The instantaneous death of 222 doves

Jack Pedder

Georgina had spent an enormous amount of her life weeping in the arms of deformed old men.
It was a warm June dawn in London.
Pink cloudsurf slid sqaushshily over the atmosphere’s purple pebble beach.
The sun, a red jellybean, rolled gently up the atmosphere’s naked female back, acupuncture-needled with jumbo jet trails.
(The atmosphere was of a tone and texture that made a pebble beach and a female back equally applicable, imaginative, and well chosen metaphors).
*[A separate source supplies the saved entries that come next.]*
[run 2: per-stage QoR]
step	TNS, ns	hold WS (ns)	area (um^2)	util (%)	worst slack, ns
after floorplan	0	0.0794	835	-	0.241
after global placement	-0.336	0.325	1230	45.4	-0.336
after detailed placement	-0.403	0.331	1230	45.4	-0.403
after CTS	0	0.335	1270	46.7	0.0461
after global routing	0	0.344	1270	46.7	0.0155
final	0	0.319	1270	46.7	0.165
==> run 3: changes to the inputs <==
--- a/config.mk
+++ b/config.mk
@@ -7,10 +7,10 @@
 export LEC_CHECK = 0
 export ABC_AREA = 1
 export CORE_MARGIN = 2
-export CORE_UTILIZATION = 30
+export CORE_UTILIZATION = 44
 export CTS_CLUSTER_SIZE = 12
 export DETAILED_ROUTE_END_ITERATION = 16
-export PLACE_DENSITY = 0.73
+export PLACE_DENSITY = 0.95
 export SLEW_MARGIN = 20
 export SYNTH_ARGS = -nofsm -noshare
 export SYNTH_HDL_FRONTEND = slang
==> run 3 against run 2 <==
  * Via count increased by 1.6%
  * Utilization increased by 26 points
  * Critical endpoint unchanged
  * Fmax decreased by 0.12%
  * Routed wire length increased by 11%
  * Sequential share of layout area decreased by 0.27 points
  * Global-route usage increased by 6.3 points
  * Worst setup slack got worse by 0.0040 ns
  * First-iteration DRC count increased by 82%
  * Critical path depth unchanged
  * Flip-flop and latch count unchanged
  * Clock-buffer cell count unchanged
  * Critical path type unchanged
Large-voiced doves stuffed the atmosphere with their large cooing like a lasagneman stuffs a lasagne with white sauce. (This comparison is, I will concede, pornographic and terrible, but also very necessary).
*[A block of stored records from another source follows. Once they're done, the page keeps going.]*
File: src/rtl/cpu_pkg.sv
// Shared types and constants for the fetch/decode controller: widths, opcodes,
// controller states and the NOP encoding.
package cpu_pkg;

    localparam int PC_W    = 3;
    localparam int INSTR_W = 8;

    typedef enum logic [1:0] {
        OP_ADD   = 2'b00,
        OP_AND   = 2'b01,
        OP_LOAD  = 2'b10,
        OP_STORE = 2'b11
    } opcode_t;

    typedef enum logic [2:0] {
        ST_IDLE   = 3'd0,
        ST_FETCH  = 3'd1,
        ST_DECODE = 3'd2,
        ST_EXEC   = 3'd3,
        ST_MEM    = 3'd4,
        ST_WB     = 3'd5,
        ST_HALT   = 3'd6
    } state_t;

    localparam logic [INSTR_W-1:0] NOP_INSTR = 8'h00;

endpackage

File: src/rtl/instr_decoder.sv
// Purely combinational field extraction from the latched instruction register.
module instr_decoder
    import cpu_pkg::*;
(
    input  logic [INSTR_W-1:0] ir,
    output logic [1:0]         opcode,
    output logic [1:0]         rd,
    output logic [1:0]         rs,
    output logic [1:0]         mem_addr,
    output logic               alu_op,
    output logic               is_nop
);

    assign opcode   = ir[7:6];
    assign rd       = ir[5:4];
    assign rs       = ir[3:2];
    assign mem_addr = ir[1:0];
    // Only bit 6 distinguishes ADD from AND.
    assign alu_op   = ir[6];
    assign is_nop   = (ir == NOP_INSTR);

endmodule

File: src/rtl/fetch_decode_ctrl.sv
// Multi-cycle fetch/decode/execute sequencer for a tiny 8-bit ISA.
// Define FETCH_HALT_ON_WRAP_EN to enter HALT when the instruction at pc=7 retires.
module fetch_decode_ctrl
    import cpu_pkg::*;
(
    input  logic               clk,
    input  logic               rst,
    input  logic               start,
    input  logic               stall,
    output logic [PC_W-1:0]    instr_addr,
    input  logic [INSTR_W-1:0] instr_data,
    output logic [PC_W-1:0]    pc,
    output logic [INSTR_W-1:0] ir,
    output logic [1:0]         opcode,
    output logic [1:0]         rd,
    output logic [1:0]         rs,
    output logic [1:0]         mem_addr,
    output logic               alu_en,
    output logic               alu_op,
    output logic               mem_re,
    output logic               mem_we,
    output logic               reg_we,
    output logic               instr_done,
    output logic               halted
);

    state_t state;
    state_t next_state;
    state_t retire_state;
    logic   is_nop;
    logic   wrap_halt;

    instr_decoder u_decoder (
        .ir       (ir),
        .opcode   (opcode),
        .rd       (rd),
        .rs       (rs),
        .mem_addr (mem_addr),
        .alu_op   (alu_op),
        .is_nop   (is_nop)
    );

    assign instr_addr = pc;

`ifdef FETCH_HALT_ON_WRAP_EN
    assign wrap_halt = (pc == '1);
    assign halted    = (state == ST_HALT);
`else
    assign wrap_halt = 1'b0;
    assign halted    = 1'b0;
`endif

    assign retire_state = wrap_halt ? ST_HALT : ST_FETCH;

    // pc advances on the same edge that instr_done is high, so it tracks retirement exactly.
    always_ff @(posedge clk) begin
        if (rst) begin
            state <= ST_IDLE;
            pc    <= '0;
            ir    <= '0;
        end else begin
            state <= next_state;
            if (state == ST_FETCH && !stall) begin
                ir <= instr_data;
            end
            if (instr_done) begin
                pc <= pc + 1'b1;
            end
        end
    end

    always_comb begin
        next_state = state;
        if (!stall) begin
            case (state)
                ST_IDLE:   if (start) next_state = ST_FETCH;
                ST_FETCH:  next_state = ST_DECODE;
                ST_DECODE: begin
                    if (is_nop) begin
                        next_state = retire_state;
                    end else if (opcode == OP_ADD || opcode == OP_AND) begin
                        next_state = ST_EXEC;
                    end else begin
                        next_state = ST_MEM;
                    end
                end
                ST_EXEC:   next_state = ST_WB;
                ST_MEM:    next_state = (opcode == OP_LOAD) ? ST_WB : retire_state;
                ST_WB:     next_state = retire_state;
                ST_HALT:   next_state = ST_HALT;
                default:   next_state = ST_IDLE;
            endcase
        end
    end

    // Strobes are Moore outputs of the current state, all suppressed while stalled.
    always_comb begin
        alu_en     = 1'b0;
        mem_re     = 1'b0;
        mem_we     = 1'b0;
        reg_we     = 1'b0;
        instr_done = 1'b0;
        if (!stall) begin
            case (state)
                ST_DECODE: instr_done = is_nop;
                ST_EXEC:   alu_en = 1'b1;
                ST_MEM: begin
                    if (opcode == OP_LOAD) begin
                        mem_re = 1'b1;
                    end else begin
                        mem_we     = 1'b1;
                        instr_done = 1'b1;
                    end
                end
                ST_WB: begin
                    reg_we     = 1'b1;
                    instr_done = 1'b1;
                end
                default: ;
            endcase
        end
    end

endmodule

File: config.mk
export PLATFORM = sky130hd
export DESIGN_NAME = fetch_decode_ctrl
export DESIGN_NICKNAME = d
export VERILOG_FILES = /design/src/rtl/cpu_pkg.sv /design/src/rtl/instr_decoder.sv /design/src/rtl/fetch_decode_ctrl.sv
export SDC_FILE = /design/constraint.sdc
export NUM_CORES = 1
export LEC_CHECK = 0
export ABC_CLOCK_PERIOD_IN_PS = 2450
export CORE_MARGIN = 2
export CORE_UTILIZATION = 35
export DETAILED_ROUTE_END_ITERATION = 6
export HOLD_SLACK_MARGIN = 0.06
export PLACE_DENSITY = 0.76
export SLEW_MARGIN = 20
export SYNTH_ARGS = -nofsm -noshare
export SYNTH_HDL_FRONTEND = slang
export SYNTH_SLANG_ARGS = --single-unit
export TNS_END_PERCENT = 100
File: constraint.sdc
create_clock -name clk -period 2.45 [get_ports clk]
set_input_delay 0.49 -clock clk [delete_from_list [all_inputs] [get_ports clk]]
set_output_delay 0.49 -clock clk [all_outputs]
set_load 0.1 [all_outputs]
==> results of run 1 <==
-- placed cells by master (no fill, tap or decap) --
cell type,count
o22ai_1,1
dfxtp_2,2
inv_1,4
a21o_1,1
nor4_2,1
nor3_4,1
nor4_4,1
mux2i_1,1
dfxtp_1,12
o21ai_0,3
o21bai_1,1
nand3b_1,1
buf_4,28
and3_1,1
nand2_1,17
nor4b_2,2
conb_1,1
nor2_4,1
a211oi_1,2
a21oi_1,14
clkbuf_8,1
or3b_1,1
nor2_1,5
xor2_1,1
clkbuf_4,3
buf_12,5
nor3b_1,1
nand2b_1,1
a32oi_2,1
nor2b_1,2
ha_1,1
and2_1,1
clkdlybuf4s50_1,11
or3_1,2
-- stage by stage --
stage	setup slack (ns)	instances	power, W	hold slack (ns)
after global routing	0.0275	159	0.000585	0.528
after detailed placement	0.0887	155	0.000400	0.495
after floorplan	0.0442	101	0.000365	0.552
after CTS	0.0854	159	0.000566	0.508
after global placement	0.106	155	0.000398	0.491
final	0.101	159	0.000559	0.512
-- sequential cells by signal (all words and copies together), names as in the netlist --
signal,flops
ir,8
instr_addr,3
state,3
-- per-layer routing --
layer	track usage, %	part of all wire (%)
met5	0	0
met4	8.97	0.90
met3	3.39	5.4
met2	25.2	49
met1	17.1	45
-- how the worst max path moves through the flow --
| stage | from | end | depth (start not counted) |
|---|---|---|---|
| global route | stall | instr_done | 6 |
| floorplan | ir[0]$_SDFFE_PP0P_ | instr_done | 3 |
| global placement | stall | reg_we | 5 |
| detailed placement | stall | mem_we | 4 |
| finish | stall | mem_we | 4 |
| CTS | stall | mem_we | 4 |
-- worst max-delay path, stage by stage --
cell,delay (ns)
clkdlybuf4s50_1,0.49
or3_1,0.43
nor3_4,0.24
buf_12,0.20
-- area by class of cell --
cell class,count,share of cell area [%]
multi-input cells,65,34.4
well taps,28,2.91
flip-flops and latches,14,23.5
inverters,4,1.25
clock buffers,4,3.01
repair buffers,44,34.9
-- power groups by stage --
stage                     registers, W  clock network (W)  logic (W)
after floorplan               0.000276                  0  0.0000884
after global placement        0.000248                  0   0.000151
after detailed placement      0.000248                  0   0.000152
after CTS                     0.000243           0.000171   0.000152
after global routing          0.000244           0.000182   0.000158
final                         0.000243           0.000164   0.000152
-- cell families (layout without fill, tap and decap cells) --
kind of cell | Yosys count | count (layout) | synth area share [%]
other | 1 | 1 | 0.449
xor gates and xnor gates | 1 | 1 | 1.05
DFF | 14 | 14 | 33.5
buffers and inverters | 22 | 52 | 19.2
adders and majority gates | 1 | 1 | 1.50
muxes | 1 | 1 | 1.20
AOI/OAI and AO/OA | 23 | 23 | 16.5
and+or+nand+nor | 38 | 38 | 26.6
==> qor.csv, run 1 <==
metric,value,unit
status,"complete, no violations",
root_buffer,clkbuf_4,
cts-resized-gates,0,
clock_latency,0.28,ns
holdBufCountCts,0,
p_seq_share,43.5,%
pwr_density_cell,464,mW/mm2
synth_top_cell_by_area,dfxtp_1,
hold_depth,2,
p_sw_share,33.7,%
antenna_found_initial,0,
wl_per_cell,11.9,um
fin_crit,2.35,ns
io-pin-count,41,
first_iter_violations,10,
cellLeakagePower,0.497,nW
worst_pin_slew,0.515,ns
maxCapViolCount,0,
clk_pin_slew_worst_paths,0.08,ns
setup_viol,0,
num_antenna_cells,0,
nets,145,
switchingPower,0.000188,W
post-route-period-util,95.9,%
place_area,0.00117,mm2
maxSlewViolCount,0,
hold_path_end,ir[0]$_SDFFE_PP0P_,
yosysWarnings,0,
ant_nets,0,
dr.pass1.iters,4,
yosysUniqueCellTypes,32,
clkSinkCount,14,
fin_util,53.9,%
ys_seq_elements,14,
synth_seq_area_share,33.5,%
stdcell_area,0.00120,mm2
ys_async_sr_fraction,0,%
r2r-start,state[1]$_SDFFE_PP0P_,
dpl.hpwl,1440,um
crit_path_end_kind,primary output,
rsz0062_at_grt,no,
hp-start,ir[0]$_SDFFE_PP0P_,
gr-usage-all-layers,15.0,%
slew_headroom,65.6,%
p_comb_share,27.1,%
syn_inst,101,
core_region_area,0.00223,mm2
p_int,0.000371,W
synthFlopType,dfxtp_1,
die_h,52.9,um
htree_num_levels,1,
grt_overflow,0,
area_delta_synth_final,44.0,%
drc,0,
multiInputGateArea,414,um2
finalSetupTns,0,ns
start_util,37.4,%
num_vias,779,
crit_required,1.96,ns
hold_viol,0,
drive_gt1_share,35.1,%
r2r_end,instr_addr[2]$_SDFFE_PP0P_,
grt_pass1_vias,703,
die_w,52.9,um
seq_area,283,um2
synth_edf_count,0,
max_freq,426,MHz
crit_type,input pin to primary output,
hold_class,flip-flop to flip-flop,
arrival,1.86,ns
synth_area_per_cell,8.28,um2
die_area,0.00279,mm2
viasPerCell,4.90,
gp_congestion,0.809,
clock_skew,0.00520,ns
drt_wl_total,1900,um
cts_made_buffers,3,
p_clk_share,29.4,%
clock_tree.buffer_depth,2,
fill_cells,205,
synth_most_common_cell,nand2_1,
reg2reg_slack,0.77,ns
io_buffers,39,
postCtsSetupBuffers,0,
cts_tree,yes,
netlist_area,836,um2
synth.top_cells.by_count,"nand2_1 (17), a21oi_1 (14), dfxtp_1 (14)",
num_rows,17,
start_kind,input pin,
r2r.worst_path.cells,5,
synth_area_leaders,"dfxtp_1 (34%), buf_4 (12%), a21oi_1 (8.4%), nand2_1 (7.6%), nor4b_2 (3.6%)",
syn_nets,114,
grt_max_degree,15,
synth_top_area_share,33.5,%
crit_fanout,5,
grt_pass1_wl,2980,um
max-vdd-ir-drop,0.386,mV
Power figures use the tool's default switching activity.
==> inputs of run 2 (changes only) <==
CAP_MARGIN = 25   (was unset)
==> results of run 2 <==
No change in the layout: final DEF, timing and power equal those of run 1.
==> inputs of run 3 (changes only) <==
DONT_BUFFER_PORTS = 1   (was unset)
PLACE_DENSITY = 0.54   (was 0.76)
==> qor.csv, run 3 (synthesis gave the netlist of run 1 again) <==
metric,value,unit,change
clock_skew,0.00704,ns,+0.00183 ns
grt_max_degree,15,,unchanged
cts-resized-gates,0,,unchanged
dpl.hpwl,1280,um,-11%
drc,0,,unchanged
crit_path_end_kind,primary output,,
hold_class,input pin to flip-flop,,
die_h,52.9,um,unchanged
reg2reg_slack,0.84,ns,+0.07 ns
viasPerCell,4.99,,+1.9%
nets,119,,-18%
grt_overflow,0,,unchanged
r2r.worst_path.cells,4,,-1
maxSlewViolCount,0,,unchanged
worst_slack,0.192,ns,+0.0915 ns
area_delta_synth_final,17.5,%,
root_buffer,clkbuf_4,,
start_kind,flip-flop,,
holdBufCountCts,0,,unchanged
grt_pass1_wl,2760,um,-7.4%
cp_slowest_cell,dfxtp_1,,
final_common_cell,nand2_1,,
largest_register_ffs,8,,unchanged
hp-start,rst,,
crit_required,1.96,ns,about the same
fin_crit,2.26,ns,-0.0915 ns
hold_depth,1,,-1
hold_viol,0,,unchanged
slew_headroom,40.6,%,-25 points
io-pin-count,41,,unchanged
ant_nets,0,,unchanged
drt_wl_total,1700,um,-10%
crit_fanout,9,,+4
r2r-start,state[0]$_SDFFE_PP0P_,,
r2r_end,ir[5]$_SDFFE_PP0P_,,
start_util,37.4,%,unchanged
core_region_area,0.00223,mm2,unchanged
num_antenna_cells,0,,unchanged
die_w,52.9,um,unchanged
mostFrequentLayoutCells,"nand2_1 (17), a21oi_1 (14), buf_4 (14)",,
fill_cells,219,,+6.8%
clk_pin_slew_worst_paths,0.09,ns,about the same
crit_chain,"inv_1, or3_1, nor3_4, buf_12",,
setup_viol,0,,unchanged
gr-usage-all-layers,13.6,%,-1.4 points
drive_gt1_share,38.1,%,+3.0 points
arrival,1.77,ns,-0.09 ns
antenna_found_initial,0,,unchanged
finalSetupTns,0,ns,unchanged
max-vdd-ir-drop,0.298,mV,-23%
io_buffers,0,,-100%
cts_made_buffers,3,,unchanged
grt_pass1_vias,636,,-9.5%
max_freq,443,MHz,+4.1%
clock_tree.buffer_depth,2,,unchanged
largest-register,ir,,
status,"complete, no violations",,
critPathMaxStageDelay,0.50,ns,about the same
dr.pass1.iters,3,,-1
rsz0062_at_grt,no,,
die_area,0.00279,mm2,unchanged
gp_congestion,0.838,,+3.5%
worst_pin_slew,0.889,ns,+0.374 ns
post-route-period-util,92.1,%,-3.7 points
cts_tree,yes,,
crit_type,flip-flop to primary output,,
hold_path_end,instr_addr[2]$_SDFFE_PP0P_,,
clock_latency,0.28,ns,about the same
clkSinkCount,14,,unchanged
cellLeakagePower,0.377,nW,-24%
first_iter_violations,5,,-5
maxCapViolCount,0,,unchanged
pwr_density_cell,535,mW/mm2,+15%
wl_per_cell,12.8,um,+7.0%
post-place-ws,0.489,ns,+0.401 ns
num_rows,17,,unchanged
num_vias,664,,-15%
postCtsSetupBuffers,0,,unchanged
htree_num_levels,1,,unchanged
run 3: cell count changes in the layout (fill, tap and decap cells not counted), sizes merged:
cell / before / now
buf: 33 / 18
clkdlybuf4s50: 11 / 0
run 3: final cells by class:
| type | instances | area (um2) | area share (%) |
|---|---|---|---|
| clock buffers | 4 | 36.3 | 3.69 |
| inverters | 4 | 15.0 | 1.53 |
| multi-input cells | 65 | 414 | 42.2 |
| flip-flops and latches | 14 | 297 | 30.2 |
| well taps | 28 | 35.0 | 3.57 |
| repair buffers | 18 | 185 | 18.9 |
run 3: critical path, delay by kind of cell (launching register included):
family | cells | cell delay [ns]
buf+inv | 2 | 0.32
simple gates | 2 | 0.67
flops | 1 | 0.50
run 3: routing by layer:
metal | share of wire (%) | wire [um] | track usage [%]
met4 | 0.71 | 12 | 7.69
met3 | 6.9 | 118 | 2.54
met2 | 49 | 838 | 22.7
met1 | 43 | 730 | 16.2
met5 | 0 | 0 | 0
run 3: report_power, final:
group          total, W  switching, W  internal (W)
logic          0.000121     0.0000978     0.0000233
clock network  0.000164     0.0000739     0.0000904
registers      0.000240    0.00000644      0.000233
total          0.000525      0.000178      0.000347
run 3: metrics by stage:
stage | std cells | utilization, % | total power (W) | hold WS, ns | instance area [um2]
floorplan | 101 | - | 0.000365 | 0.552 | 857
global placement | 129 | 42.4 | 0.000365 | 0.496 | 946
detailed placement | 129 | 42.4 | 0.000367 | 0.507 | 946
CTS | 133 | 44.0 | 0.000532 | 0.249 | 982
global route | 133 | 44.0 | 0.000546 | 0.250 | 982
finish | 133 | 44.0 | 0.000525 | 0.263 | 982
run 3: worst max-delay path by stage:
stage,start,end,slack [ns],cells after the start
6_report,state[2]$_SDFFE_PP0P_,mem_we,0.19,4
5_1_grt,state[2]$_SDFFE_PP0P_,mem_we,0.12,4
4_1_cts,state[2]$_SDFFE_PP0P_,mem_we,0.17,4
3_5_place_dp,state[2]$_SDFFE_PP0P_,mem_we,0.49,4
3_3_place_gp,state[2]$_SDFFE_PP0P_,mem_we,0.51,4
2_1_floorplan,ir[0]$_SDFFE_PP0P_,instr_done,0.04,3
The Thames was full of Hippos.
Hippos and an otter.
Hippos, an otter, and a germ.
They were all basking friskily on the junglegym of brontosaurus skeletons uncovered by the low tide.
Pink (I say pink for practical purposes; imagine the most beautiful colour ever written about) drooled on London like a perfume hobo, lathered in cinnamon and weapons-grade strawberry flavouring, fresh from a bath of liquid toffee and 222 year old wine.
It tinged the partially visible dome of St Paul’s in an orgy of pure Beard Tongue (Beard tongue is a species of pink flower… also 2 nouns).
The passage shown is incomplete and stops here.